Kuala Lumpur Ranks 35th in Asian Expat Cost of Living – ECA International Analysis

ECA International’s recent cost of living analysis places Kuala Lumpur as the 35th most expensive city in Asia and 175th on a global scale for expatriates. Other Malaysian cities, including George Town, Kota Kinabalu, and Johor Bahru, saw a slight drop in their rankings, securing 189th, 195th, and 198th positions, respectively.

Lee Quane, ECA International’s Asia Regional Director, attributes the drop in rankings for many Asian locations to lower inflation rates compared to other researched regions. He highlights that major surveyed locations in Asia have seen ranking drops, indicating comparatively lower living costs for expats in these cities over the past year.

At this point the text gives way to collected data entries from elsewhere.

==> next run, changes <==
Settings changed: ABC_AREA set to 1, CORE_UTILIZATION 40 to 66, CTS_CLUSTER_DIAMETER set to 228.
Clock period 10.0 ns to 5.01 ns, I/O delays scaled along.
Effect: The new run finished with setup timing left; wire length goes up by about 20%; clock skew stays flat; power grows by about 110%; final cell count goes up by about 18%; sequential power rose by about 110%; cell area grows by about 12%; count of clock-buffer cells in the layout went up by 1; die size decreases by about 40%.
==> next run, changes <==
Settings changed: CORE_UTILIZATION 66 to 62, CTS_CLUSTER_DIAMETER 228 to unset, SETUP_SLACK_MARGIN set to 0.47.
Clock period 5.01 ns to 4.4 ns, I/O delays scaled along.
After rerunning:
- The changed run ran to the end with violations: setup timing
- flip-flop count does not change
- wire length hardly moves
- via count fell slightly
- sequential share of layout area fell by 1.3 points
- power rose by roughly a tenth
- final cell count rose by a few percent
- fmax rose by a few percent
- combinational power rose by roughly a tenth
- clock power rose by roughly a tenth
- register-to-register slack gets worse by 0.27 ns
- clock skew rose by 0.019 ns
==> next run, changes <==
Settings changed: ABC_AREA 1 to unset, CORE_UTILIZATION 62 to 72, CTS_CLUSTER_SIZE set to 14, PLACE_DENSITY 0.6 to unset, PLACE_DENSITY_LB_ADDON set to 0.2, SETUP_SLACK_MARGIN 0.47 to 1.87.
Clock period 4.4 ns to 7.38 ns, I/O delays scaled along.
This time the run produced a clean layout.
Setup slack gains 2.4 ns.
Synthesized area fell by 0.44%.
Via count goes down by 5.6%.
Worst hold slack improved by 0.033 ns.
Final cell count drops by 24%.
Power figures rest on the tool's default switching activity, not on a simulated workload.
## run 1
Design mult32x32, start of the top module:
module mult32x32 (
    input logic clk,             
    input logic reset,           
    input logic start,           
    input logic [31:0] a,        
    input logic [31:0] b,        
    output logic busy,           
    output logic [63:0] product  
);
For scale: roughly 1500 cells after synthesis, roughly 73 flip-flops, roughly 130 I/O pins, roughly 12000 sq um of cells after synthesis.
Settings: LEC_CHECK=0, CAP_MARGIN=20, CORE_ASPECT_RATIO=0.74, CORE_MARGIN=2, CORE_UTILIZATION=40, CTS_CLUSTER_DIAMETER=307, SLEW_MARGIN=20; clock period 18.9 ns.
run.sh (not shown) runs the stock make flow with config.mk's settings and CLKGATE_MAP_FILE=.
## Diff of input files: run 2 against run 1
diff --git a/flow/config.mk b/flow/config.mk
--- a/flow/config.mk
+++ b/flow/config.mk
@@ -9 +8,0 @@
-export CORE_ASPECT_RATIO = 0.74
@@ -11,2 +10 @@
-export CORE_UTILIZATION = 40
-export CTS_CLUSTER_DIAMETER = 307
+export CORE_UTILIZATION = 50
@@ -13,0 +12 @@
+export TNS_END_PERCENT = 15
==> flow/constraint.sdc <==
create_clock -name core_clock -period 8.16 [get_ports {clk}]
set_input_delay 1.6320 -clock core_clock [delete_from_list [all_inputs] [get_ports {clk}]]
set_output_delay 1.6320 -clock core_clock [all_outputs]
set_load 0.01 [all_outputs]
==> results <==
- Going from run 1 to run 2, final worst-path setup slack lost 6.82 ns, count of non-CTS buffers in the layout increased by about 330% relative to the old numbers, critical path required time has decreased, clock skew saw an increase.
- Nothing crashed in run 2 and all stages finished; the problem is that the final layout failed, the offending checks being negative setup slack.
- Diff run 1 -> run 2: cell count has increased, utilization has increased, chip footprint has decreased, horizontal extent of the die has decreased.
- Run 2 reports a higher standard cell area after detailed placement than run 1 does.

========
Starting RTL as in the previous note.
make LEC_CHECK=0 CAP_MARGIN=20 CORE_MARGIN=2 CORE_UTILIZATION=54 CTS_CLUSTER_DIAMETER=43 CTS_CLUSTER_SIZE=52 SLEW_MARGIN=20 TNS_END_PERCENT=15 finish   # period 8.16 ns
The baseline produced a layout that fails on negative setup slack.
==> next run, changes <==
--- a/flow/config.mk
+++ b/flow/config.mk
@@ -11,2 +10,0 @@
-export CTS_CLUSTER_DIAMETER = 43
-export CTS_CLUSTER_SIZE = 52
@@ -14 +11,0 @@
-export TNS_END_PERCENT = 15
==> flow/constraint.sdc (replaced) <==
create_clock -name core_clock -period 6.16 [get_ports {clk}]
set_input_delay 1.2320 -clock core_clock [delete_from_list [all_inputs] [get_ports {clk}]]
set_output_delay 1.2320 -clock core_clock [all_outputs]
set_load 0.01 [all_outputs]
The changed run completed and failed the layout checks on negative setup slack.
Die area does not change.
Routed wire length decreases by 23%.
Worst setup slack loses 0.34 ns.
Cell area is lower by 4.0%.
==> next run, changes <==
--- a/flow/config.mk
+++ b/flow/config.mk
@@ -10 +10,2 @@
-export CORE_UTILIZATION = 54
+export CORE_UTILIZATION = 62
+export PLACE_DENSITY = 0.4
==> flow/constraint.sdc (replaced) <==
create_clock -name core_clock -period 10.4 [get_ports {clk}]
set_input_delay 2.0800 -clock core_clock [delete_from_list [all_inputs] [get_ports {clk}]]
set_output_delay 2.0800 -clock core_clock [all_outputs]
set_load 0.01 [all_outputs]
=> With this change the flow finished clean; utilization goes down by 9.1 points; register-to-register slack gets better by 3.5 ns; routed wire length went down by 25%; final area goes down by 23%; flip-flop count does not change; area after synthesis stays the same; setup slack improved by 2.9 ns; cell count goes down by 16%; non-clock buffer count goes down by 333.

Conversely, Singapore climbed in the rankings due to a significant surge in rents in 2022, widening its lead over other Asian cities. Quane noted Singapore’s remarkable rise, marking its debut in the top five as the world’s fifth-most expensive location for expats. This rise primarily resulted from swift growth in accommodation costs due to an unmatched increase in rental demand and available supply.

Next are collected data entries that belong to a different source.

==> inputs of pepper <==
Design cpu, start of the top module:
module cpu(clk,reset,s,load,in,out,N,V,Z,w);
  input clk, reset, s, load;
  input [15:0] in;
  output [15:0] out;
  output N, V, Z, w;
  wire [15:0] instruction_out;
  wire loada,loadb,loads,loadc,write,asel,bsel;
  wire [2:0] status;
  wire [1:0] op, ALUop, shift, vsel;
  wire [2:0] opcode, readnum, writenum, nsel;  
  wire [15:0] sximm5, sximm8; 
  wire [15:0] mdata = 16'b0;
  wire [7:0] PC = 8'b0;
  vDFFE #(16) instruct_reg(clk, load , in, instruction_out);  
  instruct_decoder decoder(   .instruction_out(instruction_out),
			        .nsel(nsel),
				.opcode(opcode),
				.op(op),
				.ALUop(ALUop),
				.sximm5(sximm5),
				.sximm8(sximm8),
				.shift(shift),
				.readnum(readnum),
				.writenum(writenum)
  );
  FSM state_machine(    .clk(clk),
			.reset(reset),
			.s(s),
			.w(w),
			.opcode(opcode),
			.op(op),
			.nsel(nsel),
			.loada(loada),
			.loadb(loadb),
			.loadc(loadc),
			.loads(loads),
			.vsel(vsel),
			.write(write),
			.asel(asel),
			.bsel(bsel)
  );
  datapath DP(          .clk(clk),
			.readnum(readnum),
  ...
export LEC_CHECK = 0
export ABC_AREA = 0
export CAP_MARGIN = 30
export CORE_ASPECT_RATIO = 1.14
export CORE_MARGIN = 7
export CORE_UTILIZATION = 71
export CTS_CLUSTER_DIAMETER = 220
export CTS_CLUSTER_SIZE = 17
export GPL_TIMING_DRIVEN = 0
export PLACE_DENSITY = 0.56
export SLEW_MARGIN = 20
create_clock -name core_clock -period 3.91 [get_ports {clk}]
run.sh (not shown) runs the stock make flow with config.mk's settings and CLKGATE_MAP_FILE=.
==> willow (differences from pepper) <==
Settings changed: ABC_AREA 0 to 1, CAP_MARGIN 30 to 20, CELL_PAD_IN_SITES_DETAIL_PLACEMENT from default to 1, CELL_PAD_IN_SITES_GLOBAL_PLACEMENT from default to 3, CORE_ASPECT_RATIO 1.14 to 1.05, CORE_MARGIN 7 to 6, CORE_UTILIZATION 71 to 64, CTS_CLUSTER_DIAMETER 220 to 42, CTS_CLUSTER_SIZE 17 to 57, GPL_ROUTABILITY_DRIVEN from default to 0, GPL_TIMING_DRIVEN 0 to default, HOLD_SLACK_MARGIN from default to 0.26, MAX_ROUTING_LAYER from default to met5, PLACE_DENSITY 0.56 to default, TNS_END_PERCENT from default to 20.
==> flow/constraint.sdc (replaced) <==
create_clock -name core_clock -period 3.92 [get_ports {clk}]
set_input_delay 0.7840 -clock core_clock [delete_from_list [all_inputs] [get_ports {clk}]]
set_output_delay 0.7840 -clock core_clock [all_outputs]
set_load 0.01 [all_outputs]
==> juniper (differences from pepper) <==
Settings changed: ABC_AREA 0 to 1, CAP_MARGIN 30 to 20, CORE_ASPECT_RATIO 1.14 to default, CORE_MARGIN 7 to 2, CORE_UTILIZATION 71 to 70, CTS_CLUSTER_DIAMETER 220 to default, CTS_CLUSTER_SIZE 17 to 30, GPL_TIMING_DRIVEN 0 to default, HOLD_SLACK_MARGIN from default to 0.3, PLACE_DENSITY 0.56 to default.
==> flow/constraint.sdc (replaced) <==
create_clock -name core_clock -period 3.24 [get_ports {clk}]
set_input_delay 0.6480 -clock core_clock [delete_from_list [all_inputs] [get_ports {clk}]]
set_output_delay 0.6480 -clock core_clock [all_outputs]
set_load 0.01 [all_outputs]
==> qor summary <==
metric	juniper	willow	pepper
Status	failed layout checks	did not finish	failed layout checks
Last stage reached	-	3_1_place_gp_skip_io	-
Layout check failures	setup timing	-	setup timing
Share of total power in combinational logic	14.4%	-	16.2%
Avg Vias per Cell	6.22	-	7.09
Cell area power density	490 mW/mm^2	-	399 mW/mm^2
Initial antenna violation count	0	-	1
Maximum number of pins on one net before global-route repair	25	-	19
Post-place setup slack	-0.626 ns	-	-0.890 ns
Count of placed standard cells including taps	1,297	-	1,116
Proportion of cell area occupied by multi-input gates	30.6%	-	34.2%
Die x size	125 um	136 um	126 um
Final Hold Violation Tally	0	-	0
Max-slew violations	0	-	0
Fraction of standard cell area that is sequential	47.6%	-	49.9%
Final instance area	0.0128 sq mm	-	0.0123 sq mm
Total standard cell area after synthesis	0.0103 sq mm	0.0103 sq mm	0.0102 sq mm
Routed wire per std cell	21.7 um	-	26.9 um
Peak fanout along the critical path	9	-	6
Inserted Clock Buffers	22	-	16
Sequential group share of total power	47.7%	-	50.9%
Worst r2r dst	DP.status_block.out[2]$_DFFE_PP_	-	DP.status_block.out[2]$_DFFE_PP_
Switching Power	1600 uW	-	1320 uW
Met1 Track Usage GR	45.8%	-	36.1%
Sum of routed wire length over all layers	29.6 mm	-	32.2 mm
Gr busiest metal	met2	-	met2
Mux area share	0%	0%	1.42%
Number of cells in the finished layout apart from fillers	1,362	-	1,194
Power is estimated from default activity; no workload was simulated.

Quane added that Seoul and Yangon were exceptions, with Seoul rising to ninth and Yangon moving up four places to 167th. Both cities’ rise contrasts the general downward trend in Asia, driven by significant accommodation cost increases in Seoul and socio-political issues causing inflation in Yangon.

The report shows Bangkok, the region’s second most expensive city after Singapore, dropping 13 places to rank as the world’s 60th most expensive location. Other cities like Manila and Jakarta also dropped in their rankings due to weak local currencies despite moderately high inflation rates.

Surprisingly, Hong Kong fell from the top spot to the second most expensive location worldwide, surpassed by New York. Although costs for goods and services soared, Hong Kong’s ranking dropped due to decreased accommodation costs.

Chinese cities also slid down the rankings due to a weaker yuan and lower inflation rates. Cities like Shanghai and Guangzhou maintained their expensive status within China but fell out of the global top ten. Quane attributes this fall to China’s delayed emergence from COVID-19 restrictions.

Finally, Tokyo, a consistent top five contender in the past five years, fell to tenth place, making it a relatively cheaper location compared to recent years.